Deux sociétés qui s’étaient dites intéressées par le concept n’ont pas trouvé chaussure à leur pied parmi les projets participants.

Un autre projet, bien que jugé intéressant, a mis plus de temps que prévu pour en arriver au stade de prototype, ne permettant pas à la corp., peu intéressée par la phase de développement du matériel, de s’impliquer dans la définition ou l’affinement des utilisations et applications potentielles.

Comme on peut le voir, tous les cas de figure peuvent se produire et constituer des duos gagnants corp/start-up s’avère être un apprentissage en soi.

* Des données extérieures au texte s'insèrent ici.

**src/rtl/zs_pkg.sv**
```systemverilog
package zs_pkg;

    localparam int DEF_SAMPLE_W = 12;
    localparam int DEF_RATIO    = 6;

    typedef enum logic [1:0] {
        SEQ_IDLE  = 2'd0,
        SEQ_ARM   = 2'd1,
        SEQ_OFFER = 2'd2
    } seq_state_e;

    function automatic int phase_bits(input int ratio);
        return (ratio > 2) ? $clog2(ratio) : 1;
    endfunction

endpackage

```
**src/rtl/zs_capture.sv**
```systemverilog
module zs_capture #(
    parameter int SAMPLE_W = zs_pkg::DEF_SAMPLE_W
) (
    input  logic                clk,
    input  logic                rst,
    input  logic                en,
    input  logic                idle,
    input  logic                in_valid,
    input  logic [SAMPLE_W-1:0] in_data,
    output logic                accept,
    output logic                in_ready,
    output logic                in_ack,
    output logic [SAMPLE_W-1:0] held
);
    assign in_ready = en & idle;
    assign accept   = in_ready & in_valid;

    always_ff @(posedge clk) begin
        if (rst) begin
            in_ack <= 1'b0;
            held   <= '0;
        end else if (en) begin
            in_ack <= accept;
            if (accept) begin
                held <= in_data;
            end
        end
    end
endmodule

```
**src/rtl/zs_sequencer.sv**
```systemverilog
module zs_sequencer #(
    parameter int RATIO = zs_pkg::DEF_RATIO,
    localparam int PW   = zs_pkg::phase_bits(RATIO)
) (
    input  logic          clk,
    input  logic          rst,
    input  logic          en,
    input  logic          start,
    input  logic          dn_ready,
    input  logic          dn_ack,
    output logic          idle,
    output logic          out_valid,
    output logic [PW-1:0] phase
);
    import zs_pkg::*;

    localparam logic [PW-1:0] LAST = PW'(RATIO - 1);

    seq_state_e state;

    assign idle      = (state == SEQ_IDLE);
    assign out_valid = (state == SEQ_OFFER);

    always_ff @(posedge clk) begin
        if (rst) begin
            state <= SEQ_IDLE;
            phase <= '0;
        end else if (en) begin
            case (state)
                SEQ_IDLE: begin
                    if (start) begin
                        state <= SEQ_ARM;
                        phase <= '0;
                    end
                end
                SEQ_ARM: begin
                    if (dn_ready) begin
                        state <= SEQ_OFFER;
                    end
                end
                SEQ_OFFER: begin
                    if (dn_ack) begin
                        if (phase == LAST) begin
                            state <= SEQ_IDLE;
                            phase <= '0;
                        end else begin
                            state <= SEQ_ARM;
                            phase <= phase + 1'b1;
                        end
                    end
                end
                default: state <= SEQ_IDLE;
            endcase
        end
    end
endmodule

```
**src/rtl/zs_word_sel.sv**
```systemverilog
module zs_word_sel #(
    parameter int SAMPLE_W = zs_pkg::DEF_SAMPLE_W,
    parameter int PW       = 3
) (
    input  logic                out_valid,
    input  logic [PW-1:0]       phase,
    input  logic [SAMPLE_W-1:0] held,
    output logic [SAMPLE_W-1:0] out_data
);
    always_comb begin
        out_data = '0;
        if (out_valid && phase == '0) begin
            out_data = held;
        end
    end
endmodule

```
**src/rtl/zstuff_upsampler.sv**
```systemverilog
module zstuff_upsampler #(
    parameter int SAMPLE_W = zs_pkg::DEF_SAMPLE_W,
    parameter int RATIO    = zs_pkg::DEF_RATIO
) (
    input  logic                clk,
    input  logic                rst,
    input  logic                en,
    input  logic                in_valid,
    input  logic [SAMPLE_W-1:0] in_data,
    output logic                in_ready,
    output logic                in_ack,
    output logic                out_valid,
    output logic [SAMPLE_W-1:0] out_data,
    input  logic                dn_ready,
    input  logic                dn_ack
);
    localparam int PW = zs_pkg::phase_bits(RATIO);

    logic                idle;
    logic                accept;
    logic [PW-1:0]       phase;
    logic [SAMPLE_W-1:0] held;

    zs_capture #(.SAMPLE_W(SAMPLE_W)) u_capture (
        .clk(clk), .rst(rst), .en(en), .idle(idle),
        .in_valid(in_valid), .in_data(in_data),
        .accept(accept), .in_ready(in_ready), .in_ack(in_ack), .held(held)
    );

    zs_sequencer #(.RATIO(RATIO)) u_seq (
        .clk(clk), .rst(rst), .en(en), .start(accept),
        .dn_ready(dn_ready), .dn_ack(dn_ack),
        .idle(idle), .out_valid(out_valid), .phase(phase)
    );

    zs_word_sel #(.SAMPLE_W(SAMPLE_W), .PW(PW)) u_sel (
        .out_valid(out_valid), .phase(phase), .held(held), .out_data(out_data)
    );
endmodule

```
### src/rtl/swire_pkg.sv
package swire_pkg;
    typedef enum logic [2:0] {
        ST_IDLE,
        ST_SLOT,
        ST_RECOVER,
        ST_RST_LOW,
        ST_PD_WAIT,
        ST_PD_DRIVE
    } swire_state_t;
endpackage

### src/rtl/swire_sync.sv
module swire_sync #(
    parameter int STAGES = 2
) (
    input  logic clk,
    input  logic rst_n,
    input  logic din,
    output logic lvl,
    output logic fall
);
    logic [STAGES:0] pipe;

    always_ff @(posedge clk or negedge rst_n) begin
        if (!rst_n) pipe <= '1;
        else        pipe <= {pipe[STAGES-1:0], din};
    end

    assign lvl  = pipe[STAGES-1];
    assign fall = pipe[STAGES] & ~pipe[STAGES-1];
endmodule

### src/rtl/swire_low_timer.sv
module swire_low_timer #(
    parameter int LIMIT = 1920
) (
    input  logic clk,
    input  logic rst_n,
    input  logic lvl,
    output logic hit
);
    localparam int W = $clog2(LIMIT + 1);
    logic [W-1:0] cnt;

    always_ff @(posedge clk or negedge rst_n) begin
        if (!rst_n)                 cnt <= '0;
        else if (lvl)               cnt <= '0;
        else if (cnt != W'(LIMIT))  cnt <= cnt + W'(1);
    end

    assign hit = !lvl && (cnt == W'(LIMIT - 1));
endmodule

### src/rtl/swire_shifter.sv
module swire_shifter #(
    parameter int W = 8
) (
    input  logic                 clk,
    input  logic                 rst_n,
    input  logic                 clear,
    input  logic                 start,
    input  logic                 sample,
    input  logic                 din,
    input  logic                 tx_mode,
    input  logic [W-1:0]         tx_data,
    output logic                 dir,
    output logic                 cur_bit,
    output logic [$clog2(W)-1:0] bitcnt,
    output logic [W-1:0]         rx_data,
    output logic                 rx_strobe,
    output logic                 tx_strobe
);
    localparam int CW = $clog2(W);
    localparam logic [CW-1:0] LAST = CW'(W - 1);

    logic [W-1:0] sh;

    always_ff @(posedge clk or negedge rst_n) begin
        if (!rst_n) begin
            sh        <= '0;
            dir       <= 1'b0;
            bitcnt    <= '0;
            rx_data   <= '0;
            rx_strobe <= 1'b0;
            tx_strobe <= 1'b0;
        end else begin
            rx_strobe <= 1'b0;
            tx_strobe <= 1'b0;
            if (clear) begin
                bitcnt <= '0;
            end else begin
                if (start && bitcnt == '0) begin
                    dir <= tx_mode;
                    if (tx_mode) sh <= tx_data;
                end
                if (sample) begin
                    sh <= {din, sh[W-1:1]};
                    if (bitcnt == LAST) begin
                        bitcnt <= '0;
                        if (dir) begin
                            tx_strobe <= 1'b1;
                        end else begin
                            rx_strobe <= 1'b1;
                            rx_data   <= {din, sh[W-1:1]};
                        end
                    end else begin
                        bitcnt <= bitcnt + CW'(1);
                    end
                end
            end
        end
    end

    assign cur_bit = sh[0];
endmodule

Non que MoveUp veuille changer de formule pour sa deuxième édition: il y eut en effet des résultats concrets et positifs qui incitent à poursuivre dans cette voie. Exemple? Le projet AirWafi qui a trouvé en l’Aéroport de Charleroi un allié sur lequel s’appuyer (relire notre article). Ou encore la Ville de Tournai qui a permis au projet Smogey d’affiner son scénario et qui s’apprête à intégrer la solution dans son propre site Internet. Plus de détails plus loin dans cet article.

Alstom rempile

Autre preuve que l’idée d’appariement entre acteur de référence et start-up séduit et est jugée utile, deux des “corp” ayant participé à la première édition de MoveUp – Alstom et l’Aéroport de Charleroi – rempilent pour la deuxième session. Et de nouveaux noms se disent intéressés par le thème choisi (l’industrie 4.0). Parmi eux, quelques beaux noms tels que Thales Alenia Space, la Sonaca ou encore Engie Cofely.

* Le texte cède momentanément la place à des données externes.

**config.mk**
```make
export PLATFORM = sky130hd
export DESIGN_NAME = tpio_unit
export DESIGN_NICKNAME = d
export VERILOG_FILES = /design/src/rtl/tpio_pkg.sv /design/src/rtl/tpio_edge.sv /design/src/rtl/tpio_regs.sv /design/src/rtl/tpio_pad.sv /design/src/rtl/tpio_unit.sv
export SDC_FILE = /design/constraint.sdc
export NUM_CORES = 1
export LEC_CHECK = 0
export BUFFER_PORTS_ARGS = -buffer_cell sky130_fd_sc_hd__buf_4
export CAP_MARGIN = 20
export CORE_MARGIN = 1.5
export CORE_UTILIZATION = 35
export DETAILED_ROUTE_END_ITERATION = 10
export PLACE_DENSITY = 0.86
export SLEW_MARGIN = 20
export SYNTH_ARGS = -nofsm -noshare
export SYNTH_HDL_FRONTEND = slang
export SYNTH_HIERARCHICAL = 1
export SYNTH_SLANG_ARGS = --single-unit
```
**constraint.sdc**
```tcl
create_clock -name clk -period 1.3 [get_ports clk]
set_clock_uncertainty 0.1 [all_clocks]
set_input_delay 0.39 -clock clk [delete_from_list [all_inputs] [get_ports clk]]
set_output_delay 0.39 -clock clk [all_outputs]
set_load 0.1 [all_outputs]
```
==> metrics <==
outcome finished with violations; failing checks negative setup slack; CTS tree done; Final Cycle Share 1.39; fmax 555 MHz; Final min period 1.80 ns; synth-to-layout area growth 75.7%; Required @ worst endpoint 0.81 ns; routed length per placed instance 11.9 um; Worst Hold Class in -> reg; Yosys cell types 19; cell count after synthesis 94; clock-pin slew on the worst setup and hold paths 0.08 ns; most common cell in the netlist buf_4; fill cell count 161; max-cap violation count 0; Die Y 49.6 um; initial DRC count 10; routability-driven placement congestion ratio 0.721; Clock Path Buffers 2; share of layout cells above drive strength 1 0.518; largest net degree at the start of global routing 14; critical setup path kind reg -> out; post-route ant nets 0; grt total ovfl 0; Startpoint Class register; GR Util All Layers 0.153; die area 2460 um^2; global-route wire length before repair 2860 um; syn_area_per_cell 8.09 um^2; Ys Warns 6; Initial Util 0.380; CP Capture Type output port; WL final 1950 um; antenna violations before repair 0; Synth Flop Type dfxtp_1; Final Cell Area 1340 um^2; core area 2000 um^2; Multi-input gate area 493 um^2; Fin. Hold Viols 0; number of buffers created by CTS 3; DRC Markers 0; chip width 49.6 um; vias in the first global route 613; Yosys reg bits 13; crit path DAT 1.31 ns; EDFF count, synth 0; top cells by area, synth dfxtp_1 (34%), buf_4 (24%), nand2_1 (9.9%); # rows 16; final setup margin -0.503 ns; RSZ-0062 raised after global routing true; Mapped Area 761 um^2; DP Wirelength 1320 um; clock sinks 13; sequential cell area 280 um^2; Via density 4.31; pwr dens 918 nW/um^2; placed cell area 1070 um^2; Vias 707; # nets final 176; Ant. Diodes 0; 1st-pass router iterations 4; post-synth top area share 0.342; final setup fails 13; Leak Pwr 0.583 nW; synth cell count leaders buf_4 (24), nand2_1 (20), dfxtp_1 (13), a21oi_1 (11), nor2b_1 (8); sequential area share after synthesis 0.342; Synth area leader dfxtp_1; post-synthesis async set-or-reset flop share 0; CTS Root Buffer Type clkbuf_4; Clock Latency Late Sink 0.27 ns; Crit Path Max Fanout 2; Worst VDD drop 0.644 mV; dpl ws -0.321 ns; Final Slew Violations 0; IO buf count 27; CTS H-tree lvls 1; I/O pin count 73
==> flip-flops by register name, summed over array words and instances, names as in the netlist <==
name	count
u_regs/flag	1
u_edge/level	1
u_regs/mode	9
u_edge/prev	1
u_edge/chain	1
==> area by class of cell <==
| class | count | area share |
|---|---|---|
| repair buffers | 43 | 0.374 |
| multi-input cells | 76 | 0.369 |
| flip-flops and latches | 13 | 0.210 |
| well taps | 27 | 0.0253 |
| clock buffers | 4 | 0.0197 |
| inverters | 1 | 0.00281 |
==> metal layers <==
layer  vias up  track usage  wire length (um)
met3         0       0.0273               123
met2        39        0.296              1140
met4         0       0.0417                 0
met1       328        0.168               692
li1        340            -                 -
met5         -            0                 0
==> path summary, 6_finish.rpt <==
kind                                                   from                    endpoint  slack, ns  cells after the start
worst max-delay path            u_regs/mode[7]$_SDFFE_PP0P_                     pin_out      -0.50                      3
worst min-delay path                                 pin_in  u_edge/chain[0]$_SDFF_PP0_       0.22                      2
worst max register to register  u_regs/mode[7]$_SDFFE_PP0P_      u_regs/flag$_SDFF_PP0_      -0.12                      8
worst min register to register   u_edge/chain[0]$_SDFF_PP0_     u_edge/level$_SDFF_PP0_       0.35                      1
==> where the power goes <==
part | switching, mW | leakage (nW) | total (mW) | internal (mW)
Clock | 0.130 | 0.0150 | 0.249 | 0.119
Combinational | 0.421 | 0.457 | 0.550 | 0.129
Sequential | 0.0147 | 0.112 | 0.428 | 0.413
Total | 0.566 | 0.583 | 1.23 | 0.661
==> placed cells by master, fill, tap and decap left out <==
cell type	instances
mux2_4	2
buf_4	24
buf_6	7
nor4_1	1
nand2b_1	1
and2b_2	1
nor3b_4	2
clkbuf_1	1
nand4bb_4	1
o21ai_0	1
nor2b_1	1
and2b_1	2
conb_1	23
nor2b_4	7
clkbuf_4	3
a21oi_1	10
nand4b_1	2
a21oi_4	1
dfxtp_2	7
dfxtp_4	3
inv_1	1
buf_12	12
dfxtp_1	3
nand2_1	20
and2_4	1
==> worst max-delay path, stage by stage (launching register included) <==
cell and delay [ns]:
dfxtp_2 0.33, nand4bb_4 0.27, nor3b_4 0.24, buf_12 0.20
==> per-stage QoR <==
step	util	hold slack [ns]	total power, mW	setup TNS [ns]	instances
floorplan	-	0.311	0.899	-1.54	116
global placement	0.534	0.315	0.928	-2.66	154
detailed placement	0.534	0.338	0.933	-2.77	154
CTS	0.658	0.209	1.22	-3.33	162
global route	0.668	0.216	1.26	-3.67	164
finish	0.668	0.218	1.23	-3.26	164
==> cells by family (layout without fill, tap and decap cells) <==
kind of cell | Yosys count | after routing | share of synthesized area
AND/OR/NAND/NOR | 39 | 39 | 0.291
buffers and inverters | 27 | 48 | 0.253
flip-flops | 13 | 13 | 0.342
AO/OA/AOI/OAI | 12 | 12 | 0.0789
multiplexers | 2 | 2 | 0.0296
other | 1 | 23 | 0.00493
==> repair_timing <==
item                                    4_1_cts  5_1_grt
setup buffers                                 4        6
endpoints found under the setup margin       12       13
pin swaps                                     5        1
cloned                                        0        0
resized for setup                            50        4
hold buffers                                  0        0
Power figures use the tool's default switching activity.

Alstom est donc l’un des “récidivistes”. Alors même que la première expérience n’a pas été totalement concluante – pour des raisons qui tiennent davantage au timing qu’à la nature du projet accompagné. Projet choisi lors de la première édition: Drone Technixx, une solution de relevés topographiques géolocalisés de haute précision via drone, avec offre de services afférents pour l’industrie et le secteur de la construction.

Parmi les applications potentielles du drone topographique de Drone Technixx: l’inspection de portiques ferroviaires. Source: Drone Technixx.

En quoi ce projet intéressait-il potentiellement Alstom? “Jusqu’à présent, dans le cadre de notre R&D, nous nous appuyons sur des outils mis en oeuvre par la Région [wallonne], par exemple les programmes collaboratifs instaurés par les Pôles de Compétitivité [Mecatech et Logistics in Wallonia]”, explique Pierre Bruynseels, directeur opérationnel de la branche Traction.

“La collaboration s’y déroule avec des partenaires établis, dans tous nos secteurs d’activités: électronique de puissance, développement de nouveaux concepts de signalisation, voire même d’alimentation – par exemple pour l’optimisation de sous-stations intelligentes.

Participer au programme MoveUp était pour nous une première, en termes de collaboration avec ce genre d’incubateur. Nous y avons vu un levier d’accélération pour l’innovation digitale, dans la mesure où ils pouvaient nous apporter des compétences, des moyens, des modes de travail qui ne sont pas forcément les nôtres.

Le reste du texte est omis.